Eszter Balint was introduced to American audiences via Jim Jarmusch’s 1984 art house classic Stranger Than Paradise. She calls her latest album, I Hate Memory! (Red Herring Records) “an impressionistic travelogue,” that charts her early years, when she left communist Hungary for New York City in 1977, along with her parents. The city proved to be fertile ground for a family that ran an avant-garde group, Squat Theatre, and Balint’s home was transformed into a theater space and music venue, where the likes of Nico, Sun Ra, and the Lounge Lizards passed through. Balint ended up making her recording debut playing violin on “Beat Bop,” the classic hip hop track by Rammellzee + K-Rob, produced by visual artist Jean-Michel Basquiat.
Balint collaborated on I Hate Memory! (which has also been staged in New York), with Stew (Mark Lemar Stewart), the musician and playwright who headed up the band Stew & the Negro Problem. You can trace the storyline from the song titles (“Before America,” “The First Day,” “Campfire at the Chelsea”), and the music ebbs and flows with the pulse of the city’s streets. “Art Bodega Nation” has a nervy energy (“You want to make it in America? You don’t advertise, you don’t eat!”), “After the Party” is the piano-based chill down, “Second Avenue” is a laid-back distillation of the sights and smells of the neighborhood. Overall, a beguiling trip down memory lane.
There’s a deceptiveness to You’re Still Here (The Long Road Society/Speakeasy Studios SF) by Dawn Riding (the name that singer/songwriter Sarah Rose Janko uses for this particular musical project). The opening track, “9 Lives,” starts out quietly, almost dreamily, yet if you listen to the lyrics, Riding’s calm vocal details a somber tale of a self-destructive relationship. “That was one of my nine lives; he nearly took me out,” she sings matter-of-factly, before moving on to the devastating coda: “But I moved on down the line/And now it’s just a thing I sing about.”
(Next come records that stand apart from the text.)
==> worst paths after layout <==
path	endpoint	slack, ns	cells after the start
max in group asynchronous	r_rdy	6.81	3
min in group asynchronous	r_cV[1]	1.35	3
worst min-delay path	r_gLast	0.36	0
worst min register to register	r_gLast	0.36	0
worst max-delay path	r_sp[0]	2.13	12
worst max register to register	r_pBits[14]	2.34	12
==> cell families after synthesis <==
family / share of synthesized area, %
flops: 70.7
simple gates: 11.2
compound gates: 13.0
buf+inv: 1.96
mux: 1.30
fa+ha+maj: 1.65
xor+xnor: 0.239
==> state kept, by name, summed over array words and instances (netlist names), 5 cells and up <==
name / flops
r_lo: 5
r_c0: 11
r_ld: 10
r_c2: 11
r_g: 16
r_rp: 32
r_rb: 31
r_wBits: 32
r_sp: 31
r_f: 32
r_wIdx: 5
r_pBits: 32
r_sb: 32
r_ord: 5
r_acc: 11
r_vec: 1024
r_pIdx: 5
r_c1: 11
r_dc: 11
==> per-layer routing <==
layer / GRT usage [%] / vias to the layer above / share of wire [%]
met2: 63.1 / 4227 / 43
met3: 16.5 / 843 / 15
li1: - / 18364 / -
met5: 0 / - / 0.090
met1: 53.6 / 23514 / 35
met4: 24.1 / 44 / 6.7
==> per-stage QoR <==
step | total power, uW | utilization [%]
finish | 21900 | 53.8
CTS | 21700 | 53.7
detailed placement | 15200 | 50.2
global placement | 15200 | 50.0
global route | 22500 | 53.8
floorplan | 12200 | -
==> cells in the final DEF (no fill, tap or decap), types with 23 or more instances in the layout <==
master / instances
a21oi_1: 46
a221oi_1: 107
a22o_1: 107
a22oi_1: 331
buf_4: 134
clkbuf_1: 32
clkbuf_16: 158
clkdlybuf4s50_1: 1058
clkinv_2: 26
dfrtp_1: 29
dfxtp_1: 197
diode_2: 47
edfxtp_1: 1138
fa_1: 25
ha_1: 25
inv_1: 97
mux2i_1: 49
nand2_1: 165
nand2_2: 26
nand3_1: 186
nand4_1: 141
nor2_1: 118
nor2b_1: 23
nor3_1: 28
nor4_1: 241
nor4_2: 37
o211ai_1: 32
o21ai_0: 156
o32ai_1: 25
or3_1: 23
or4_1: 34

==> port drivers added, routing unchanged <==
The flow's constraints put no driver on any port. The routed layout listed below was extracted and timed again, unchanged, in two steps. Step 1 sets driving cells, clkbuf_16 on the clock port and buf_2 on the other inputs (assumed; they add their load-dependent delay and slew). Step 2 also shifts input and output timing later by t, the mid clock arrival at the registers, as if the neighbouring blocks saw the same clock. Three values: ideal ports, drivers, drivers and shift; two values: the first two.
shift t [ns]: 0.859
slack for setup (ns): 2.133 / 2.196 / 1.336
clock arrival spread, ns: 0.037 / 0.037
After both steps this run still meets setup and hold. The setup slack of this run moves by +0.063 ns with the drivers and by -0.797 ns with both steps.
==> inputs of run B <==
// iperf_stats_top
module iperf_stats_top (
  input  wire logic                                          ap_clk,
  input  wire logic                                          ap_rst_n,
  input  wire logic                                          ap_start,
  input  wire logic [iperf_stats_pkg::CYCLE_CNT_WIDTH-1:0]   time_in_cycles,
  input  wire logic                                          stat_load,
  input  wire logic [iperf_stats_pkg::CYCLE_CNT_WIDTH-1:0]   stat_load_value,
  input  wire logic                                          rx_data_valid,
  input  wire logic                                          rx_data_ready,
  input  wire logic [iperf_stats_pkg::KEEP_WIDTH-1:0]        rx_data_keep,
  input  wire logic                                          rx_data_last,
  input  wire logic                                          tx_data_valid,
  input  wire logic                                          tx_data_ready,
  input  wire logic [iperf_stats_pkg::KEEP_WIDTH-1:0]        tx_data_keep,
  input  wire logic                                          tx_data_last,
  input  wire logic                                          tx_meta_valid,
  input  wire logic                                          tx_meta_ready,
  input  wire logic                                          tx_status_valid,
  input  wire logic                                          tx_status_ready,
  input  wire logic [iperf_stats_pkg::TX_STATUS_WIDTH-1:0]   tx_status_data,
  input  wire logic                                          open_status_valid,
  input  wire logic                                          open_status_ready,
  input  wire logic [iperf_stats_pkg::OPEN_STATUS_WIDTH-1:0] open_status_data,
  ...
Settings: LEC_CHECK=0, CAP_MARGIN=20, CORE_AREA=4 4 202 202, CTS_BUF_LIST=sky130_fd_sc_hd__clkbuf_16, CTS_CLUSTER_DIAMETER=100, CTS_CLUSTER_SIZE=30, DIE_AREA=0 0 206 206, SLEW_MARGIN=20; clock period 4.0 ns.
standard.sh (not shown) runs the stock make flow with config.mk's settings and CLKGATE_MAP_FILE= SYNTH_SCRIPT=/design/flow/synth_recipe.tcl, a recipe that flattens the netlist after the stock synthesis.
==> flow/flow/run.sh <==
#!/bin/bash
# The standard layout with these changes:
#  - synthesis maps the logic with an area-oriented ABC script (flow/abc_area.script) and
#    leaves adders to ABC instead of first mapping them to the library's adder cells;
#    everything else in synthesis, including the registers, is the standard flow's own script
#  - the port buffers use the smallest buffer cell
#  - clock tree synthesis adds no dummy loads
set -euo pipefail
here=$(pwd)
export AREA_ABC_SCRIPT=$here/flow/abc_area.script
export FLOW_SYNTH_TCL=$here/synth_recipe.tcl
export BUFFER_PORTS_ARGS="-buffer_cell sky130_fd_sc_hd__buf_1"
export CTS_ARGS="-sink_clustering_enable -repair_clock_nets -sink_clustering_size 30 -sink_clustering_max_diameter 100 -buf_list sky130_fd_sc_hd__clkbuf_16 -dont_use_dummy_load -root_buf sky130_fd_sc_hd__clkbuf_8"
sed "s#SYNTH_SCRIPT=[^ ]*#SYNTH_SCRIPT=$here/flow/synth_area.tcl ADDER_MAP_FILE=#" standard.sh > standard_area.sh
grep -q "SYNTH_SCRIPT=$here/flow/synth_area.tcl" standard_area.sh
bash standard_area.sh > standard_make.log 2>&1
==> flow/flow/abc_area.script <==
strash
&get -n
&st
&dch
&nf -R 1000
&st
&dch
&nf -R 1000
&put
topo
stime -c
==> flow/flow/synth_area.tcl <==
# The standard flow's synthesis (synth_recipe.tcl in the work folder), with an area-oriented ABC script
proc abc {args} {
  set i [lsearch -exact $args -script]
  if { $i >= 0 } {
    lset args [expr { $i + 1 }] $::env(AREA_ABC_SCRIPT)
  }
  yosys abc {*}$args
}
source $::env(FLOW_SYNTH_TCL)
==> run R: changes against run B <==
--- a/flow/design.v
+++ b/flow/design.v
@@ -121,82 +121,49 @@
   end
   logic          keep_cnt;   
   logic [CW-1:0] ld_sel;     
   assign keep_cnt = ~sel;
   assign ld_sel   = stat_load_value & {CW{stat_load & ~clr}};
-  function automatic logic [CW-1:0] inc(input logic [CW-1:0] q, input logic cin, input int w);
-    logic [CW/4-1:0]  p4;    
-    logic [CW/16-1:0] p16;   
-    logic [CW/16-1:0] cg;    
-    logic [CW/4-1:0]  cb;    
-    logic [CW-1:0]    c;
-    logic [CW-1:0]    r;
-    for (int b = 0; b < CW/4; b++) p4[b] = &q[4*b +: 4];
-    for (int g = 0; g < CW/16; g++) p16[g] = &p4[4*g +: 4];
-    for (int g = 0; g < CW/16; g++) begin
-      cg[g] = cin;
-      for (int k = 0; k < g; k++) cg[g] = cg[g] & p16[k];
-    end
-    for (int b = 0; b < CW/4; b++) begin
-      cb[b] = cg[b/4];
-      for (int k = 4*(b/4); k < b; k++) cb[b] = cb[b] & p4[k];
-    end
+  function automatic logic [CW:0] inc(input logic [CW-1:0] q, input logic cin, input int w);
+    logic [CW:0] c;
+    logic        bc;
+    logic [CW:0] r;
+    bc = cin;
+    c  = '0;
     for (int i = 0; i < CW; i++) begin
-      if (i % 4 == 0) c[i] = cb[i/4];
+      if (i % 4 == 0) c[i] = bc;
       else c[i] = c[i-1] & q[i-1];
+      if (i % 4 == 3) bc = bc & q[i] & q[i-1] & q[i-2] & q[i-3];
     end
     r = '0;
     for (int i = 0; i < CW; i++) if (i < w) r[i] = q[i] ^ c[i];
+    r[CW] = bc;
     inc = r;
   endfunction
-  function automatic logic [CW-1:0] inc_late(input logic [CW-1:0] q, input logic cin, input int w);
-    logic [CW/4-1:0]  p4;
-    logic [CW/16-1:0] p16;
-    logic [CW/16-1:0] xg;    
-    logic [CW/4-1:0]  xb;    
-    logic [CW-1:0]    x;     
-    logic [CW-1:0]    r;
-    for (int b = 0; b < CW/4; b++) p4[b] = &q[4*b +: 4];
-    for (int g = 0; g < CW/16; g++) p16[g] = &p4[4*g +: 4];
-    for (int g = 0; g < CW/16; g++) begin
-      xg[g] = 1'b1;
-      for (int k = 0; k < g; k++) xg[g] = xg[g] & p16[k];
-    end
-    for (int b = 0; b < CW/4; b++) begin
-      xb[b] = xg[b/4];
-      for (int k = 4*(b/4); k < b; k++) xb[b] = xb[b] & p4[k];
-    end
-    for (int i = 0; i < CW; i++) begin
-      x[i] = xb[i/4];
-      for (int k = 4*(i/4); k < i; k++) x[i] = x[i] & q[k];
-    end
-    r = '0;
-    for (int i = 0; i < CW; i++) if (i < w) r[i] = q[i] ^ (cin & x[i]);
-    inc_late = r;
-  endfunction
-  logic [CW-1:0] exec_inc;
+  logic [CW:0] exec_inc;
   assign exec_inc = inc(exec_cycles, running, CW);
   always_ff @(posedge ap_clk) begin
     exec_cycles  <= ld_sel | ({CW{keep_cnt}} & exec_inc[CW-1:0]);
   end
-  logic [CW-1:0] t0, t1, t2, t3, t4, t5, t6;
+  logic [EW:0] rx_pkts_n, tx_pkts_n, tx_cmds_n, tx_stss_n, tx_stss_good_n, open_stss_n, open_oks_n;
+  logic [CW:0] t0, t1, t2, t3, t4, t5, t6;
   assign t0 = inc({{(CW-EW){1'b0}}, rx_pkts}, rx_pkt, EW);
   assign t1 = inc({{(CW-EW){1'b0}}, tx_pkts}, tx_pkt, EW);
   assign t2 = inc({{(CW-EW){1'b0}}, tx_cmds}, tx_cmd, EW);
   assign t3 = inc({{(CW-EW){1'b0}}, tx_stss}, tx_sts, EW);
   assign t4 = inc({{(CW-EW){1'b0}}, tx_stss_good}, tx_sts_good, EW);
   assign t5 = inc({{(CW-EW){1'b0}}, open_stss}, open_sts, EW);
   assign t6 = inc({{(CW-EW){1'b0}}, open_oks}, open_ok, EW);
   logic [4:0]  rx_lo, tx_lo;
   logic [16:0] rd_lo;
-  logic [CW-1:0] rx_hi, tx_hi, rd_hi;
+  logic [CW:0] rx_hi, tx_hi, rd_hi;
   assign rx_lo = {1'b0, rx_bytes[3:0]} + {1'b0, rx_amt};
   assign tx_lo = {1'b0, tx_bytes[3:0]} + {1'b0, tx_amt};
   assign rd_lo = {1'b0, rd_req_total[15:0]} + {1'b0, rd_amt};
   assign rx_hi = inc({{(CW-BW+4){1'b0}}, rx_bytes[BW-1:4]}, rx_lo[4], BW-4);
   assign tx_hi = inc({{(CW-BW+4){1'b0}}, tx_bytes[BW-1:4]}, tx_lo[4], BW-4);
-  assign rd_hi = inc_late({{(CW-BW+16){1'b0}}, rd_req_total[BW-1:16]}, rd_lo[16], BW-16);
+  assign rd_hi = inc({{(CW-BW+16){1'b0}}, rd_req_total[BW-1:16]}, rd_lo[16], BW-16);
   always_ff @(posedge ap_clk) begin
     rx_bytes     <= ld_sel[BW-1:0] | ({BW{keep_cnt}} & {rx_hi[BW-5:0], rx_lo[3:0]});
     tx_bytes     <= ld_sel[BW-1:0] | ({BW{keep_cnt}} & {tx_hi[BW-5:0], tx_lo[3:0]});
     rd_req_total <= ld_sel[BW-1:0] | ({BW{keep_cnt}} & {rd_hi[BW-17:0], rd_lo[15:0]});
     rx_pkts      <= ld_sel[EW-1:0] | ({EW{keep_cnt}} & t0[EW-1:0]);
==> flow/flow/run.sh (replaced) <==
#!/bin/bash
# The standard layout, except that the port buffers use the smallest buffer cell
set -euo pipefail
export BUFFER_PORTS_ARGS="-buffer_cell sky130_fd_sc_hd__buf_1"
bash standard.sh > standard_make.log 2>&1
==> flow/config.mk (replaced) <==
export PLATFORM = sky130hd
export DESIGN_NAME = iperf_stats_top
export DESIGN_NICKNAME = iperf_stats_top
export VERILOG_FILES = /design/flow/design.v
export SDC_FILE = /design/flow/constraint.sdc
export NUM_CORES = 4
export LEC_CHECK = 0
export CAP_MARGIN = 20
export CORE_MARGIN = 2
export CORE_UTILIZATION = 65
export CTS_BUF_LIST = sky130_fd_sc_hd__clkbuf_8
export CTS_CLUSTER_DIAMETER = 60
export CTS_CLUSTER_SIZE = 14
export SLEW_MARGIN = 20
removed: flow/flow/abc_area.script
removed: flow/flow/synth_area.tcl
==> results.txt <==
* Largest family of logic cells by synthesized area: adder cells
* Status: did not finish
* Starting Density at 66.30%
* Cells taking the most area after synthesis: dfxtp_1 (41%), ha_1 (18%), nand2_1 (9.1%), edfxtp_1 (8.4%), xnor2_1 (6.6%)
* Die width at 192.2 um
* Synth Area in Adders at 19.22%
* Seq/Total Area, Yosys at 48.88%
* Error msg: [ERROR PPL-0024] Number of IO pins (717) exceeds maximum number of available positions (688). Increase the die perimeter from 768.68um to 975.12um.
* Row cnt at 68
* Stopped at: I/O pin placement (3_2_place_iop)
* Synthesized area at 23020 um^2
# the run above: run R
Similarly, “Beautiful and Dangerous,” set to delicate acoustic music, is a portrait of an enigmatic woman who’s “pretty as the lightning in the Midwest, cracks the sky in two,” an ethereal presence filling the narrator jointly with awe and trepidation. “Hold On” crackles with ominous undertones, Janko’s distorted vocals adding another spooky element as a nighttime ramble takes a surreal turn; are you holding on to be rescued, or to be pulled under? “Change in Tide” is an elegy for a departed friend, with a trumpet line rising to send off a final farewell. “Luck Run Out” expresses yearning for escape. There’s a darkness to this music, and an underlying chill. But the empathy of Janko’s voice adds a welcome dose of warmth.